Data for this exercise:
****************
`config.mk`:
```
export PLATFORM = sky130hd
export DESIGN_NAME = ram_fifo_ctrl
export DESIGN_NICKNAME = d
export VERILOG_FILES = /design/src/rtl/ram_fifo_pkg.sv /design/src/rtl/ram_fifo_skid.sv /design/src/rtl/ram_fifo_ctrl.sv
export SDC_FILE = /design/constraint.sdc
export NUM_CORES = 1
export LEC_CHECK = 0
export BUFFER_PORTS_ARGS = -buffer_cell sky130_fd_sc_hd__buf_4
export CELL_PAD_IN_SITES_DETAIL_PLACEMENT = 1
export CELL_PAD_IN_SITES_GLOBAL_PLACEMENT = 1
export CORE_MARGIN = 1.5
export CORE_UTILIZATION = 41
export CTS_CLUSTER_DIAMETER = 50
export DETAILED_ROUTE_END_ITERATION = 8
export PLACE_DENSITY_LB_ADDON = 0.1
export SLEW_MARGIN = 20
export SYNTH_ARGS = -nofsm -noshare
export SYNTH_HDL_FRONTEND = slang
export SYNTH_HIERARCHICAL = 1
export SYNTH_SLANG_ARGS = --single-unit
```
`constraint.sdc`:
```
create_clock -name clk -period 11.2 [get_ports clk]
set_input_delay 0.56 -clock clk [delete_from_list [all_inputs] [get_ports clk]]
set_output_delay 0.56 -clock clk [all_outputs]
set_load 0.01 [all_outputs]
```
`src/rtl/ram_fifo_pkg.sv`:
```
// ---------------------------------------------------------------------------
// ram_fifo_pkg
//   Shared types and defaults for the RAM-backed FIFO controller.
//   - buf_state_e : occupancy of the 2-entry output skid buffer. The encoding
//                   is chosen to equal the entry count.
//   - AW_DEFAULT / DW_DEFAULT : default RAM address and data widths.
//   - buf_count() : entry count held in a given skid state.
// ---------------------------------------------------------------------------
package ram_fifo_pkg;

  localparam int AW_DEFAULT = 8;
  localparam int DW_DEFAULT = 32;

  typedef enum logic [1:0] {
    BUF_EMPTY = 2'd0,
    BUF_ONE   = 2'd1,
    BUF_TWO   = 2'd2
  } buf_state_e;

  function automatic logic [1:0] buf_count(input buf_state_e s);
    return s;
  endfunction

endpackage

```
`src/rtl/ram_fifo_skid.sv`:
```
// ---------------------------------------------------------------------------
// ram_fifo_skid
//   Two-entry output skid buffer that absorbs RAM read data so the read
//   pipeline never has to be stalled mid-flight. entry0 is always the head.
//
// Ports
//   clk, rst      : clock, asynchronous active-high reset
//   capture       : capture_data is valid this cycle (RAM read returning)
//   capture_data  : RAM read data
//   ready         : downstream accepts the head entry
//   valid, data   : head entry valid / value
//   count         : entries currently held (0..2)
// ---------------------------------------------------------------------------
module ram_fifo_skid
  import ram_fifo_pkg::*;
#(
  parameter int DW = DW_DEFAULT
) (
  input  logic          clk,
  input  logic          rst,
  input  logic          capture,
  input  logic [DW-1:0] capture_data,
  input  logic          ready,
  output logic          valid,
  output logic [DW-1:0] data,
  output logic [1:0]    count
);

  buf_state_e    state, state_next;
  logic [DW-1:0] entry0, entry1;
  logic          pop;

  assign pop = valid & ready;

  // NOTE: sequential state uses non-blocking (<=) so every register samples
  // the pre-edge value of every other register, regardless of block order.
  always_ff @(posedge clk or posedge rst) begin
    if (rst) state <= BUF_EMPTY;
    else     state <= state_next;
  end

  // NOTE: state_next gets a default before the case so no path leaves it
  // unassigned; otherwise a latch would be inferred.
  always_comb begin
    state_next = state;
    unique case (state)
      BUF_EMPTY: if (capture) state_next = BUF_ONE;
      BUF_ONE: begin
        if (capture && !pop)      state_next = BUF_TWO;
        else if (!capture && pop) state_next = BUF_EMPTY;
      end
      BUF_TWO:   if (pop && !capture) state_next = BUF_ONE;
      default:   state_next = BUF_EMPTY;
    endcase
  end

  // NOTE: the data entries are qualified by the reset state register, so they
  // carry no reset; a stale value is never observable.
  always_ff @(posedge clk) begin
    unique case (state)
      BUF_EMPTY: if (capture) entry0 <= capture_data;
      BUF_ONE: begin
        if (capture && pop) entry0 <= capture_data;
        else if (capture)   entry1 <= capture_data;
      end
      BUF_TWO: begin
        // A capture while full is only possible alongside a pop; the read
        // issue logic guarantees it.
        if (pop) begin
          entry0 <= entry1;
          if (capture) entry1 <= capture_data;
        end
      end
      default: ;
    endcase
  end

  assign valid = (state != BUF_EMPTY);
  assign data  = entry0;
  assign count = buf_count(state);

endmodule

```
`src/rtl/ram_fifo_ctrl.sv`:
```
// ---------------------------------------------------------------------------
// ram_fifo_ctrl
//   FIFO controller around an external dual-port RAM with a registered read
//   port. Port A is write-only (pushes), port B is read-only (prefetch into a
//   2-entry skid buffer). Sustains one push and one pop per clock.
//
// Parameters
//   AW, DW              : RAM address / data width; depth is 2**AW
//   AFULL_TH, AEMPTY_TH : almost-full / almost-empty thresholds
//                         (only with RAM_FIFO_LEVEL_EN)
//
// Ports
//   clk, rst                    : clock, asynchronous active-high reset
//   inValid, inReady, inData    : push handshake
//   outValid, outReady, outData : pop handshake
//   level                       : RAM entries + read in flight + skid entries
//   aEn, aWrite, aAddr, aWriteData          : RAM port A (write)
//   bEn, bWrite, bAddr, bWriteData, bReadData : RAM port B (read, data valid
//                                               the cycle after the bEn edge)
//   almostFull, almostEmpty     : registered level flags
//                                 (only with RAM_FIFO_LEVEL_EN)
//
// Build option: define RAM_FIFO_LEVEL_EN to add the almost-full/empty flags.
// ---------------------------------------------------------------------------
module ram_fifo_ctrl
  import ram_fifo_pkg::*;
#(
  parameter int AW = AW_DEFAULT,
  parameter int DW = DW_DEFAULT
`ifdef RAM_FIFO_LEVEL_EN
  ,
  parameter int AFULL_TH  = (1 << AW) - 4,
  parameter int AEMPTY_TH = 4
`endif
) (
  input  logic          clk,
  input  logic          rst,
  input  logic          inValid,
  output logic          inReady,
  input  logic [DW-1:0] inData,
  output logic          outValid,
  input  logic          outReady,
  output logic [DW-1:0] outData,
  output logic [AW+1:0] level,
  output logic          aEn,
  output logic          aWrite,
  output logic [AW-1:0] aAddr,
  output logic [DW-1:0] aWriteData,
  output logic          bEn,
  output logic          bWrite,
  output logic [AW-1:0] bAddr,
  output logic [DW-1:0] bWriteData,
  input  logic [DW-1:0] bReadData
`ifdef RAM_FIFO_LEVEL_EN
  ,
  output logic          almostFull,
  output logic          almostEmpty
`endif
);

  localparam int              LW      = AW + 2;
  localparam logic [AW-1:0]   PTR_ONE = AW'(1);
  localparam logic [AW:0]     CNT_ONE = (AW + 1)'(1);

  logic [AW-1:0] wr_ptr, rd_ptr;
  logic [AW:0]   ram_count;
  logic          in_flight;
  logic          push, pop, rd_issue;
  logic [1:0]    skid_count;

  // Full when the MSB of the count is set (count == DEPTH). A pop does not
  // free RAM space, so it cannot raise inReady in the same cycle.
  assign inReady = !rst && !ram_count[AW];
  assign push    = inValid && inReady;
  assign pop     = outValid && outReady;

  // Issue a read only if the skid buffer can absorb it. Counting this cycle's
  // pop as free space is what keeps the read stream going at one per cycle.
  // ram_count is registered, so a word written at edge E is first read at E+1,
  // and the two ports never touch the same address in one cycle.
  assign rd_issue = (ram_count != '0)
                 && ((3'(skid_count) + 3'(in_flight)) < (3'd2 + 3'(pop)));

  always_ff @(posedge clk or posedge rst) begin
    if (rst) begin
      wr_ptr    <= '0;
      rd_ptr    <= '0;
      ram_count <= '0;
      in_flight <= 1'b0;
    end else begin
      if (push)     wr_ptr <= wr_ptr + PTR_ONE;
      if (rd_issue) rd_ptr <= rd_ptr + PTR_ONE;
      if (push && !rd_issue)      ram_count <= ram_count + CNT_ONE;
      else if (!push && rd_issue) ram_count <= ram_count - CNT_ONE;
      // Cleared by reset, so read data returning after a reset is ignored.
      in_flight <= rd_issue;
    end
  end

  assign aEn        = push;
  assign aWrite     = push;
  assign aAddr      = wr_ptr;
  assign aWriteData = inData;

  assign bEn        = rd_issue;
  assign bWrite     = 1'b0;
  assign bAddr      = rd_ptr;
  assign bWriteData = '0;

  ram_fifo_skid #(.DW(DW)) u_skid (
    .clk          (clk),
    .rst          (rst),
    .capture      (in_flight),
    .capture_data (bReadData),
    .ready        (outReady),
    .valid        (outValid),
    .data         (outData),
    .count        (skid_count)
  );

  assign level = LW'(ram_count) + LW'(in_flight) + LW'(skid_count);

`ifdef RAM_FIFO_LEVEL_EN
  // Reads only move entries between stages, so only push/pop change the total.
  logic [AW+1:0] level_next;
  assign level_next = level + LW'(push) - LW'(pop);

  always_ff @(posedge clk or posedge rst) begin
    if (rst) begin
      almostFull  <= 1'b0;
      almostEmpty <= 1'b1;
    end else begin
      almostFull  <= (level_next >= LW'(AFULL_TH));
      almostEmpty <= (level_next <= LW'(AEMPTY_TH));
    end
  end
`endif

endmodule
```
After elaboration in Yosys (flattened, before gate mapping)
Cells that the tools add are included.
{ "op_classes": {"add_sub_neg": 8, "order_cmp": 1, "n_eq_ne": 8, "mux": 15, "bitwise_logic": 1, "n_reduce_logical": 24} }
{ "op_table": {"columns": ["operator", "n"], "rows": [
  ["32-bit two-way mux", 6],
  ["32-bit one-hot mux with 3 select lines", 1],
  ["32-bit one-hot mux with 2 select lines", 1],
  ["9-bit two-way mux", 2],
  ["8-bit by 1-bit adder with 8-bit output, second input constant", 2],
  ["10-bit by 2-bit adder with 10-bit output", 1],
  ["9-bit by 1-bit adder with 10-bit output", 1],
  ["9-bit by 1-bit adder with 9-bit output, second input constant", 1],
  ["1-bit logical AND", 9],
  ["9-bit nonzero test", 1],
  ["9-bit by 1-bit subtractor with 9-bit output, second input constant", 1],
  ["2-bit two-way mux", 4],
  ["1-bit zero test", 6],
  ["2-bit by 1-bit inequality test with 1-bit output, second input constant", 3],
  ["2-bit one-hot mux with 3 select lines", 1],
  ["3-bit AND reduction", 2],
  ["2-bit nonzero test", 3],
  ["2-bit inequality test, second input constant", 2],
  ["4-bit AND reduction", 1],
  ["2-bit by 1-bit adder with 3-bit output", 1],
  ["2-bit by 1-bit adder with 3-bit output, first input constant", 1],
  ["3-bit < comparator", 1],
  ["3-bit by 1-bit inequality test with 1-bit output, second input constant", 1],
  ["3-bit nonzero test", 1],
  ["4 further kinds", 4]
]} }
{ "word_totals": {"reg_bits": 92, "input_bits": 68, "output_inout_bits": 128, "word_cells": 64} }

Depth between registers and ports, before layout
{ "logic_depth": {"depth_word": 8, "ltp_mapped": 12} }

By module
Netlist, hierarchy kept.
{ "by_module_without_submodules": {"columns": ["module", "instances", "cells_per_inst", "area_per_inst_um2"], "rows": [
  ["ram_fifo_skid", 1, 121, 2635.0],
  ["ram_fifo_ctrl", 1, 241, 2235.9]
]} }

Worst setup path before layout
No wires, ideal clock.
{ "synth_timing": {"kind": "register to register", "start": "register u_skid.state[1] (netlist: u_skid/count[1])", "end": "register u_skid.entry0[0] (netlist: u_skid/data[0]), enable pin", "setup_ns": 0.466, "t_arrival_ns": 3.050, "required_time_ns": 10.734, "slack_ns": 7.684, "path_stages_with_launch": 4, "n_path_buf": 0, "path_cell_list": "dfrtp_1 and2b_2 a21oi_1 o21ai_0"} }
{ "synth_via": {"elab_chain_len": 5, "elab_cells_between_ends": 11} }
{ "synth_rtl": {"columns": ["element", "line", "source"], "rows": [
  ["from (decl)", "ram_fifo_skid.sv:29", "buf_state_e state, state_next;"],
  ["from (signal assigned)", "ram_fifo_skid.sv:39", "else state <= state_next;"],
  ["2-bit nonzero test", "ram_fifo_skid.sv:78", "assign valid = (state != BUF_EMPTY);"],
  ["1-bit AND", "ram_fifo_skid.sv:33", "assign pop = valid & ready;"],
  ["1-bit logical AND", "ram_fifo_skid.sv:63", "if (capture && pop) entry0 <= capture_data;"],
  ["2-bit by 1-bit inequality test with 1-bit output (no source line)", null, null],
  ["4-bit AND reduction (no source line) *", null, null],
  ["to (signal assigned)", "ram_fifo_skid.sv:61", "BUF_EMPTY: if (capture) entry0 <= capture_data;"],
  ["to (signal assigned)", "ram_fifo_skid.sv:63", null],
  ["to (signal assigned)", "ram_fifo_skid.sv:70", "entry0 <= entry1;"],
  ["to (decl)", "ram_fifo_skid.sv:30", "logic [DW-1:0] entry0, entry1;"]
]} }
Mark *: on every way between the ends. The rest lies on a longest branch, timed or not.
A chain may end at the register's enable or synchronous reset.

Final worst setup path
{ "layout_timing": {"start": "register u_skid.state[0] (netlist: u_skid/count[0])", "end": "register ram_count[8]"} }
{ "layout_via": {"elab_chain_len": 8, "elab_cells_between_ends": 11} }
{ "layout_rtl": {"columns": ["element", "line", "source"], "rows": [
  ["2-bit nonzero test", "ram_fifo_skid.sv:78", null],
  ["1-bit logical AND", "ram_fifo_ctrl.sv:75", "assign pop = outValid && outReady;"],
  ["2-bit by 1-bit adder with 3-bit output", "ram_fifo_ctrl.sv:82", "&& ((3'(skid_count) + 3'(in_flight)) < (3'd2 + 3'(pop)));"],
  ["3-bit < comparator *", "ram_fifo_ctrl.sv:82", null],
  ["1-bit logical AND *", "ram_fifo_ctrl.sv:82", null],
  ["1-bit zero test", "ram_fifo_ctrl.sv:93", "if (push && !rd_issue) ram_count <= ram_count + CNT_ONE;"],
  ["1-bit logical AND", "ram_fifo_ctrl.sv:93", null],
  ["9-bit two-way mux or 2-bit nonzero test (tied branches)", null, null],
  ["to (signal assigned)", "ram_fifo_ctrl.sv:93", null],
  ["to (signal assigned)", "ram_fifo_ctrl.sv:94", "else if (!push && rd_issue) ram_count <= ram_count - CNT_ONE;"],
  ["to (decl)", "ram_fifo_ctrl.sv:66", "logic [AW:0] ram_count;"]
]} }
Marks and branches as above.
****************
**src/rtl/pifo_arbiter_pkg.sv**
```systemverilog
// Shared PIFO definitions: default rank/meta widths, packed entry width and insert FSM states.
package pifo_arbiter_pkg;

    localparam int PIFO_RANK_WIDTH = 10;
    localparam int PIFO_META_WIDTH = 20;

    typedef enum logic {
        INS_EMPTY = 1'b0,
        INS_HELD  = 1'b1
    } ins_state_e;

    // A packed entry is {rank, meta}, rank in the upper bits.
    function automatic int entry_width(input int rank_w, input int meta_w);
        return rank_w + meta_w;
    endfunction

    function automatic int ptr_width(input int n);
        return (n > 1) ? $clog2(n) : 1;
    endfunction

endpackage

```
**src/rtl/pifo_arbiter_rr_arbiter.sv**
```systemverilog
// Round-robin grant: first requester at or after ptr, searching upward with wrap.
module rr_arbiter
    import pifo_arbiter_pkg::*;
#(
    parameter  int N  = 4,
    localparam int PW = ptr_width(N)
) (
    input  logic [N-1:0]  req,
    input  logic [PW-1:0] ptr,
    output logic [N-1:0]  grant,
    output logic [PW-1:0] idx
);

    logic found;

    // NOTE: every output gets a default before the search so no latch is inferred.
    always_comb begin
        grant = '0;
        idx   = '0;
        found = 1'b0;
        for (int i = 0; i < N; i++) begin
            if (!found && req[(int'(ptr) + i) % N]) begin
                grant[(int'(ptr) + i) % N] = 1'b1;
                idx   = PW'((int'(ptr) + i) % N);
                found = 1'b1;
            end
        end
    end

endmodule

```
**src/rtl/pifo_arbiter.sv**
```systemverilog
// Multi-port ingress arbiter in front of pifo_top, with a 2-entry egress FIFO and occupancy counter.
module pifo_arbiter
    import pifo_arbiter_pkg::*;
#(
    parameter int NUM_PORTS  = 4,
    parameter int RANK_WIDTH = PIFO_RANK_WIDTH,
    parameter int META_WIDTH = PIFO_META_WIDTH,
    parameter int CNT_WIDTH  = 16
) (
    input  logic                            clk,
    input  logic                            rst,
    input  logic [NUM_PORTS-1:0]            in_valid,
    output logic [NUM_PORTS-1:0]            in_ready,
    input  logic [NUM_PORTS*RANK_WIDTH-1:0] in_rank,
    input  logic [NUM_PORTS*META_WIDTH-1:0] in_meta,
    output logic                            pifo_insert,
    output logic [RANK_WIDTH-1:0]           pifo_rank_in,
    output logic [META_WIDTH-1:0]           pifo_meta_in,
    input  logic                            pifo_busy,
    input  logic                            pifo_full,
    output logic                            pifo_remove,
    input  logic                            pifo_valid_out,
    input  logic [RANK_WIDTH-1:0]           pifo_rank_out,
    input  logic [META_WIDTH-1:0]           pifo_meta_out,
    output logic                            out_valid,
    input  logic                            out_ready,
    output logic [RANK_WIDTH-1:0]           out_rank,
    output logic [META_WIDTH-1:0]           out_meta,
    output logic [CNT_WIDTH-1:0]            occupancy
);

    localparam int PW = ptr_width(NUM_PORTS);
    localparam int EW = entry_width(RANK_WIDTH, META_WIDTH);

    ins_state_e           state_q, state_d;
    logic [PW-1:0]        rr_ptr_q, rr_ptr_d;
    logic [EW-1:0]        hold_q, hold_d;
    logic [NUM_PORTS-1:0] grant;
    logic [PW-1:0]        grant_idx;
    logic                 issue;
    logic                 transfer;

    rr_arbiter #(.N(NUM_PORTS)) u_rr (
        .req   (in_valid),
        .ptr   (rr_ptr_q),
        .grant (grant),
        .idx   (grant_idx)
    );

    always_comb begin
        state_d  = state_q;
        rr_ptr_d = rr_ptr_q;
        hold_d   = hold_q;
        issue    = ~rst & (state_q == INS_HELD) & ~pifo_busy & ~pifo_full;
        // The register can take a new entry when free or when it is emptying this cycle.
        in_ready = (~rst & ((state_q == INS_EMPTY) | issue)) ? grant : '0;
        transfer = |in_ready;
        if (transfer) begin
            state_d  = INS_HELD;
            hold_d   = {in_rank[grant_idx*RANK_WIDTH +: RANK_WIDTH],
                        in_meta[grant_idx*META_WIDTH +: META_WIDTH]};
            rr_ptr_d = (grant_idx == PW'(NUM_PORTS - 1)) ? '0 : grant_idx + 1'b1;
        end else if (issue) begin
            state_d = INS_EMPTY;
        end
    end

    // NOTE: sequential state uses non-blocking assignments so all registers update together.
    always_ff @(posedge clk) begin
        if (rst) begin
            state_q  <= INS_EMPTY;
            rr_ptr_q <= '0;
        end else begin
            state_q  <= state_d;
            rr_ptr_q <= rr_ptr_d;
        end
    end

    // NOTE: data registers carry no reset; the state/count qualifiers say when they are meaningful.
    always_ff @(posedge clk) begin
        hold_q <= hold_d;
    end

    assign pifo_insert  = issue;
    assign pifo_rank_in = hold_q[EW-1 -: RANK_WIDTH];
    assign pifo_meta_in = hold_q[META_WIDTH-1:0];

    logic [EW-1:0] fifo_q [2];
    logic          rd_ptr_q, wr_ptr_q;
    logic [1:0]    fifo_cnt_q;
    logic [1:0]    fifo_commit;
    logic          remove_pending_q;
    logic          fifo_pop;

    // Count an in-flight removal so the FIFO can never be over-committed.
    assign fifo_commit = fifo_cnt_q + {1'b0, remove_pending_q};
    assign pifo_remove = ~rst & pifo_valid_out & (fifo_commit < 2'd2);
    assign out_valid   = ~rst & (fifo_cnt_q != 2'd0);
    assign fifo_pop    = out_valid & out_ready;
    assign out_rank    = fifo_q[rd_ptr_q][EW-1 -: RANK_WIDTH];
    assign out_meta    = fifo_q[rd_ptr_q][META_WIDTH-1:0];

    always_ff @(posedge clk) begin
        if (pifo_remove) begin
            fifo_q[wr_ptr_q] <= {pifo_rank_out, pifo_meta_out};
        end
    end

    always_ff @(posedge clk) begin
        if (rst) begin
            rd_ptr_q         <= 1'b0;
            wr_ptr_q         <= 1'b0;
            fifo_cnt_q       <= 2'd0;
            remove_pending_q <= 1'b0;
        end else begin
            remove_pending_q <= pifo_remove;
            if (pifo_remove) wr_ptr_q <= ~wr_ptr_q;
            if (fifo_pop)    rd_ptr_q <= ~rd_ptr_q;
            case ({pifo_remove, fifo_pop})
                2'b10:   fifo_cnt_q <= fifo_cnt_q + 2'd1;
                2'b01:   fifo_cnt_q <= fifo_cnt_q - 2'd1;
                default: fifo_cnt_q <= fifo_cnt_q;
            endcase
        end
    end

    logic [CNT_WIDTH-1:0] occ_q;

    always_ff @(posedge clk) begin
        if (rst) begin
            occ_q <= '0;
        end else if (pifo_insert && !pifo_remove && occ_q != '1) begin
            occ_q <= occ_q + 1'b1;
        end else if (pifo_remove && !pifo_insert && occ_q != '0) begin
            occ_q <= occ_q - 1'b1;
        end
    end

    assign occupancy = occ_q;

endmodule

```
****************
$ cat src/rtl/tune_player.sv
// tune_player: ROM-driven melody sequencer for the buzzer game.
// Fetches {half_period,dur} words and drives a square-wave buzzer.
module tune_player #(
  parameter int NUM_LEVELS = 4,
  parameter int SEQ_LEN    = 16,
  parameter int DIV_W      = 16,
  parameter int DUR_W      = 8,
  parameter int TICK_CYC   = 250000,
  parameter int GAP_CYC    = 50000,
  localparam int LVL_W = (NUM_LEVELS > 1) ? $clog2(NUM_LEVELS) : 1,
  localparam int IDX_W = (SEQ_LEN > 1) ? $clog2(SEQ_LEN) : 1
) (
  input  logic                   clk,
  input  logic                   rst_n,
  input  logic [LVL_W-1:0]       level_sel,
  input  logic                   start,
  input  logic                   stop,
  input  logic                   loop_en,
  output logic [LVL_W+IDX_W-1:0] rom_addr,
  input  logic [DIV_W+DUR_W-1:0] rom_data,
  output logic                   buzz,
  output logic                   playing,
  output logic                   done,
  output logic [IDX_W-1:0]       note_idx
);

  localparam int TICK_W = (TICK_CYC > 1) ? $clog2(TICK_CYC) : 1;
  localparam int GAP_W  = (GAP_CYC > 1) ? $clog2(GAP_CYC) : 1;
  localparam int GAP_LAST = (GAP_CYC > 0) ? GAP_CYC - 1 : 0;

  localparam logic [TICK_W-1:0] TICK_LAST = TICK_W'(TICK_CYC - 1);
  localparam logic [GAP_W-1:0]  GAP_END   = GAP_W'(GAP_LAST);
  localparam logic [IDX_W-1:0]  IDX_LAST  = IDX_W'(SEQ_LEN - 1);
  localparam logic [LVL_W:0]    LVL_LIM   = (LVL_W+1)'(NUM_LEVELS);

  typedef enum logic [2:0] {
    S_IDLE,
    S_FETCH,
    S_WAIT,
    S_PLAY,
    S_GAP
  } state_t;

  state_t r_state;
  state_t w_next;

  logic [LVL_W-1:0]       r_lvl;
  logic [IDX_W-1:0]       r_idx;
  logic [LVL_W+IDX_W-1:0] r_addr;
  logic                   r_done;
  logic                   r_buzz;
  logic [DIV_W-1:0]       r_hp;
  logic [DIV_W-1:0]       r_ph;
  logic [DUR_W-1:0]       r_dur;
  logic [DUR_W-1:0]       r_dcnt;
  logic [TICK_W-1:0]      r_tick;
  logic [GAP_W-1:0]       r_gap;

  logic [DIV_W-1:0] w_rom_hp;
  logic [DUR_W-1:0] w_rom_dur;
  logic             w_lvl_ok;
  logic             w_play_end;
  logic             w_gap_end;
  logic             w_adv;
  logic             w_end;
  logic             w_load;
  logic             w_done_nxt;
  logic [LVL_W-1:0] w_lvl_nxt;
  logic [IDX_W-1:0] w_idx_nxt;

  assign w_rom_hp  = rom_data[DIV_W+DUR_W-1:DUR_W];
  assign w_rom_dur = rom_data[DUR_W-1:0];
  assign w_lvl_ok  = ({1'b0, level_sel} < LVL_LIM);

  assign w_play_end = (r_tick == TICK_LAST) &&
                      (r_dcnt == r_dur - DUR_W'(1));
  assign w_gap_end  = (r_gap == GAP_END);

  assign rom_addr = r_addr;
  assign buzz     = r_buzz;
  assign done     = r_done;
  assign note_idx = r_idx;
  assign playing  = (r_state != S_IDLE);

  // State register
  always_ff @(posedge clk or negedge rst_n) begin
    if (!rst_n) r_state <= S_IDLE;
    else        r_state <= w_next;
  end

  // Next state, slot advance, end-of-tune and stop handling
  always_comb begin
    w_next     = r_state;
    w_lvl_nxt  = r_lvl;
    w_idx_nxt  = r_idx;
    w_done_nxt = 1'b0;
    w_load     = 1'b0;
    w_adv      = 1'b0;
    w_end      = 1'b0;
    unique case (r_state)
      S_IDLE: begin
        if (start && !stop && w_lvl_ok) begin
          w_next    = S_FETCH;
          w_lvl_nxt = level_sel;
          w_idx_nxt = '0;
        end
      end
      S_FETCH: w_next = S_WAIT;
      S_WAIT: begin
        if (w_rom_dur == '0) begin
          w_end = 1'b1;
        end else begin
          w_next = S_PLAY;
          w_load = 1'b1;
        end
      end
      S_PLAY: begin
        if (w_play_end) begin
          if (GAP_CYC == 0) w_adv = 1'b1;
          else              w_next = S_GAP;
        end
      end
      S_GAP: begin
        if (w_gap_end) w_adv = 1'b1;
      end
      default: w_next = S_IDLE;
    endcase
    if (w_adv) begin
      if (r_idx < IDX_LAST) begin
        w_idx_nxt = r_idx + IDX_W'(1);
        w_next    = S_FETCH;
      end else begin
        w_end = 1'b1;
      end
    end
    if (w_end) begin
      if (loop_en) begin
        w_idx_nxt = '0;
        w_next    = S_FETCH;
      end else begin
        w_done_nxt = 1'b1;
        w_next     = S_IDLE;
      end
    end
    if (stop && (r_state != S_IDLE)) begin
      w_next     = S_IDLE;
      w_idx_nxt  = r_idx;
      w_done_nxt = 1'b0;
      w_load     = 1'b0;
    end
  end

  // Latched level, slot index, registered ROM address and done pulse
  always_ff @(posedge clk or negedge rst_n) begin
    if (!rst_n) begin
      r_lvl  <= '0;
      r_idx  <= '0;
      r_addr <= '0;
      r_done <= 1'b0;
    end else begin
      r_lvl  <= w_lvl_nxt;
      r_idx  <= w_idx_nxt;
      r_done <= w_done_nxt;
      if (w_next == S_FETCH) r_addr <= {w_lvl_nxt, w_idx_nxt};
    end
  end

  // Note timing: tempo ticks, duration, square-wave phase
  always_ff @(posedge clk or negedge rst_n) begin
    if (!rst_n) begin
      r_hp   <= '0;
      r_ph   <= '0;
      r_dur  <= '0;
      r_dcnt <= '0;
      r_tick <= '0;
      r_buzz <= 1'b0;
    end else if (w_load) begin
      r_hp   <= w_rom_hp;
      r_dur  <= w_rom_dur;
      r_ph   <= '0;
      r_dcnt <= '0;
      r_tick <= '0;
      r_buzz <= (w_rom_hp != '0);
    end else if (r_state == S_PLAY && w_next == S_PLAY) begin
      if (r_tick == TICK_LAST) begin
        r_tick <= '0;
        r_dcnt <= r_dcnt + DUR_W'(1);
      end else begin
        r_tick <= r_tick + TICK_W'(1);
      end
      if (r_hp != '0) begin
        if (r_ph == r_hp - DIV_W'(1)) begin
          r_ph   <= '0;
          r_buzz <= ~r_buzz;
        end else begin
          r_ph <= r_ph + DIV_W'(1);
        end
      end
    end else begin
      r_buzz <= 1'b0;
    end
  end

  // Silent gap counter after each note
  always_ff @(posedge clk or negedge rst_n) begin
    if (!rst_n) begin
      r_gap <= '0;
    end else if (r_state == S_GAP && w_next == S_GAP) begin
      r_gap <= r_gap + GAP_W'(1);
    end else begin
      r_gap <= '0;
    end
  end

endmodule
****************
What to do:
Look above for the line holding "parameter int SEQ_LEN" and the line holding "localparam logic [IDX_W-1:0]", then output exactly those two lines and every line between them, nothing more.

Solution to the exercise:
  parameter int SEQ_LEN    = 16,
  parameter int DIV_W      = 16,
  parameter int DUR_W      = 8,
  parameter int TICK_CYC   = 250000,
  parameter int GAP_CYC    = 50000,
  localparam int LVL_W = (NUM_LEVELS > 1) ? $clog2(NUM_LEVELS) : 1,
  localparam int IDX_W = (SEQ_LEN > 1) ? $clog2(SEQ_LEN) : 1
) (
  input  logic                   clk,
  input  logic                   rst_n,
  input  logic [LVL_W-1:0]       level_sel,
  input  logic                   start,
  input  logic                   stop,
  input  logic                   loop_en,
  output logic [LVL_W+IDX_W-1:0] rom_addr,
  input  logic [DIV_W+DUR_W-1:0] rom_data,
  output logic                   buzz,
  output logic                   playing,
  output logic                   done,
  output logic [IDX_W-1:0]       note_idx
);

  localparam int TICK_W = (TICK_CYC > 1) ? $clog2(TICK_CYC) : 1;
  localparam int GAP_W  = (GAP_CYC > 1) ? $clog2(GAP_CYC) : 1;
  localparam int GAP_LAST = (GAP_CYC > 0) ? GAP_CYC - 1 : 0;

  localparam logic [TICK_W-1:0] TICK_LAST = TICK_W'(TICK_CYC - 1);
  localparam logic [GAP_W-1:0]  GAP_END   = GAP_W'(GAP_LAST);
  localparam logic [IDX_W-1:0]  IDX_LAST  = IDX_W'(SEQ_LEN - 1);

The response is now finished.